We do not yet know whether expanded use of telehealth will continue beyond the COVID-19 public health emergency. In this blog post, we report on our examination of provisions contained in 2018–2019 contracts from 38 states and the District of Columbia that pertain to telehealth, using the Commonwealth Fund’s Medicaid managed care contract database.

A review of the data suggests that prior to the COVID-19 pandemic, states already showed a robust interest in the use of mobile technology to improve quality, access, and patient health. All contracts contain at least some reference to telehealth; many states discuss at length their expectations regarding contractors’ use of telehealth. There is widespread interest for certain purposes, including: behavioral health, care for special-needs children, rural health, monitoring health status for patients with conditions like congestive heart failure, and postdischarge care, especially for patients with a history of frequent hospitalization. States also anticipate use of telehealth to ensure that primary care network providers have access to specialized consultation services. For example, New Mexico’s contract requires contractor participation in the state’s Project ECHO program, which provides telehealth specialty consultation services to underserved communities and health care providers working in remote areas. Kansas similarly requires contractors to cover “telementoring” services by medical specialists who assist both patients and providers, thereby extending specialist services into underserved populations and communities.

Despite this high degree of state interest in telehealth, it may remain underused in Medicaid. There is some evidence showing the value of certain types of mobile technology for Medicaid beneficiaries. But as a general matter, less attention has been focused on the overall question of use of telehealth for the low-income population. For less affluent patients, mobile technology companies have identified several barriers to expansion, including a limited rate of return from direct marketing to poor customers, a sense that low-income patients are not tech savvy, or concerns that additional requirements imposed by Medicaid might limit profitability.

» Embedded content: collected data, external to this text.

### config.mk
export PLATFORM = sky130hd
export DESIGN_NAME = dadda_mac_acc
export DESIGN_NICKNAME = d
export VERILOG_FILES = /design/src/rtl/dadda_mac_acc.sv
export SDC_FILE = /design/constraint.sdc
export NUM_CORES = 1
export LEC_CHECK = 0
export ABC_AREA = 0
export CORE_AREA = 2 2 135 137
export CTS_CLUSTER_DIAMETER = 50
export CTS_CLUSTER_SIZE = 30
export DETAILED_ROUTE_END_ITERATION = 16
export DIE_AREA = 0 0 137 139
export GPL_TIMING_DRIVEN = 1
export PLACE_DENSITY = 0.95
export REMOVE_ABC_BUFFERS = 1
export SETUP_SLACK_MARGIN = 0.02
export SLEW_MARGIN = 20
export SYNTH_ARGS = -nofsm -noshare
export SYNTH_HDL_FRONTEND = slang
export SYNTH_SLANG_ARGS = --single-unit
### constraint.sdc
create_clock -name clk -period 10.69 [get_ports clk]
set_clock_uncertainty 0.2 [all_clocks]
set_input_delay 3.207 -clock clk [delete_from_list [all_inputs] [get_ports clk]]
set_output_delay 3.207 -clock clk [all_outputs]
set_load 0.03 [all_outputs]
==> src/rtl/fifo2apb.sv <==
// APB requester: pops commands from a FIFO, runs one SETUP/ACCESS transfer per
// command and pushes one {err, rdata} response word per transfer.
//
// state  | meaning
// IDLE   | no command in flight, waiting for CMD_EMPTY=0
// FETCH  | command word valid on CMD_RD, captured into hold registers
// SETUP  | PSEL=1, PENABLE=0
// ACCESS | PSEL=1, PENABLE=1, waiting for PREADY or timeout
// RESP   | response offered to the response FIFO; may prefetch next command
module fifo2apb #(
  parameter int ADDR_W  = 8,
  parameter int DATA_W  = 8,
  parameter int TIMEOUT = 16
) (
  input  logic                     PCLK,
  input  logic                     PRESETn,
  input  logic                     CMD_EMPTY,
  output logic                     CMD_RREQ,
  input  logic [ADDR_W+DATA_W:0]   CMD_RD,
  input  logic                     RSP_FULL,
  output logic                     RSP_WREQ,
  output logic [DATA_W:0]          RSP_WD,
  output logic                     PSEL,
  output logic                     PENABLE,
  output logic                     PWRITE,
  output logic [ADDR_W-1:0]        PADDR,
  output logic [DATA_W-1:0]        PWDATA,
  input  logic [DATA_W-1:0]        PRDATA,
  input  logic                     PREADY,
  input  logic                     PSLVERR,
  output logic                     BUSY,
  output logic [7:0]               ERR_CNT
);

  localparam int   TMO_W  = (TIMEOUT < 2) ? 1 : $clog2(TIMEOUT + 1);
  localparam logic TMO_EN = (TIMEOUT > 0);

  typedef enum logic [2:0] {
    S_IDLE   = 3'd0,
    S_FETCH  = 3'd1,
    S_SETUP  = 3'd2,
    S_ACCESS = 3'd3,
    S_RESP   = 3'd4
  } state_t;

  state_t              state_q;
  logic                psel_q;
  logic                penable_q;
  logic                write_q;
  logic [ADDR_W-1:0]   addr_q;
  logic [DATA_W-1:0]   wdata_q;
  logic                err_q;
  logic [DATA_W-1:0]   rdata_q;
  logic [TMO_W-1:0]    tmo_q;
  logic [7:0]          err_cnt_q;
  logic [7:0]          err_cnt_d;

  logic rsp_push;
  logic fetch_go;
  logic tmo_hit;

  // The FIFO read request must be combinational: the FIFO registers its
  // read data, so the word arrives in the cycle after the request.
  assign rsp_push = (state_q == S_RESP) && !RSP_FULL;
  assign fetch_go = !CMD_EMPTY && ((state_q == S_IDLE) || rsp_push);
  assign tmo_hit  = TMO_EN && (tmo_q == TMO_W'(1));

  always_comb begin
    err_cnt_d = err_cnt_q;
    if (rsp_push && err_q && (err_cnt_q != 8'hFF)) begin
      err_cnt_d = err_cnt_q + 8'd1;
    end
  end

  always_ff @(posedge PCLK or negedge PRESETn) begin
    if (!PRESETn) begin
      state_q   <= S_IDLE;
      psel_q    <= 1'b0;
      penable_q <= 1'b0;
      write_q   <= 1'b0;
      addr_q    <= '0;
      wdata_q   <= '0;
      err_q     <= 1'b0;
      rdata_q   <= '0;
      tmo_q     <= '0;
      err_cnt_q <= 8'd0;
    end else begin
      err_cnt_q <= err_cnt_d;
      case (state_q)
        S_IDLE: begin
          if (!CMD_EMPTY) begin
            state_q <= S_FETCH;
          end
        end
        S_FETCH: begin
          write_q <= CMD_RD[ADDR_W+DATA_W];
          addr_q  <= CMD_RD[ADDR_W+DATA_W-1:DATA_W];
          wdata_q <= CMD_RD[DATA_W-1:0];
          psel_q  <= 1'b1;
          state_q <= S_SETUP;
        end
        S_SETUP: begin
          penable_q <= 1'b1;
          tmo_q     <= TMO_W'(TIMEOUT);
          state_q   <= S_ACCESS;
        end
        S_ACCESS: begin
          if (PREADY) begin
            err_q     <= PSLVERR;
            rdata_q   <= write_q ? '0 : PRDATA;
            psel_q    <= 1'b0;
            penable_q <= 1'b0;
            tmo_q     <= '0;
            state_q   <= S_RESP;
          end else if (tmo_hit) begin
            err_q     <= 1'b1;
            rdata_q   <= '0;
            psel_q    <= 1'b0;
            penable_q <= 1'b0;
            tmo_q     <= '0;
            state_q   <= S_RESP;
          end else begin
            tmo_q <= tmo_q - TMO_W'(1);
          end
        end
        S_RESP: begin
          if (!RSP_FULL) begin
            state_q <= CMD_EMPTY ? S_IDLE : S_FETCH;
          end
        end
        default: begin
          state_q   <= S_IDLE;
          psel_q    <= 1'b0;
          penable_q <= 1'b0;
        end
      endcase
    end
  end

  assign CMD_RREQ = fetch_go;
  assign RSP_WREQ = rsp_push;
  assign RSP_WD   = {err_q, rdata_q};
  assign PSEL     = psel_q;
  assign PENABLE  = penable_q;
  assign PWRITE   = write_q;
  assign PADDR    = addr_q;
  assign PWDATA   = wdata_q;
  assign BUSY     = (state_q != S_IDLE);
  assign ERR_CNT  = err_cnt_q;

endmodule

==> config.mk <==
export PLATFORM = sky130hd
export DESIGN_NAME = fifo2apb
export DESIGN_NICKNAME = d
export VERILOG_FILES = /design/src/rtl/fifo2apb.sv
export SDC_FILE = /design/constraint.sdc
export NUM_CORES = 1
export LEC_CHECK = 0
export CORE_MARGIN = 2
export CORE_UTILIZATION = 38
export CTS_BUF_LIST = sky130_fd_sc_hd__clkbuf_4 sky130_fd_sc_hd__clkbuf_8
export CTS_CLUSTER_DIAMETER = 50
export DETAILED_ROUTE_END_ITERATION = 10
export GPL_TIMING_DRIVEN = 0
export PLACE_DENSITY = 0.78
export SYNTH_ARGS = -nofsm -noshare
export SYNTH_HDL_FRONTEND = slang
export SYNTH_SLANG_ARGS = --single-unit
==> constraint.sdc <==
create_clock -name PCLK -period 2.2 [get_ports PCLK]
set_clock_uncertainty 0.2 [all_clocks]
set_input_delay 0.22 -clock PCLK [delete_from_list [all_inputs] [get_ports PCLK]]
set_output_delay 0.22 -clock PCLK [all_outputs]
set_load 0.05 [all_outputs]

Thus, while Medicaid will pay for adapting and using telehealth services, and the federal government has encouraged its adoption, actual use may spread somewhat slowly. Expanding telehealth use might depend on the degree to which states move toward more explicit contract expectations. This review indicates that Medicaid programs are evolving along with the overall trend of increasing use of telehealth in health care. Strategies for aiding this shift include the development of financial incentives and providing ongoing opportunities for information-sharing across states, managed care organizations, and health professional organizations. Adoption of telehealth also may depend on the extent to which the Centers for Medicare and Medicaid Services pursues telehealth innovation by using its pilot and demonstration authority to encourage adoption, especially for specific populations like high-risk pregnant women or patients with serious health conditions who require uninterrupted access to comprehensive care and patient support. Telehealth done well could increase the use of both primary and specialized services among population groups facing the highest health risks.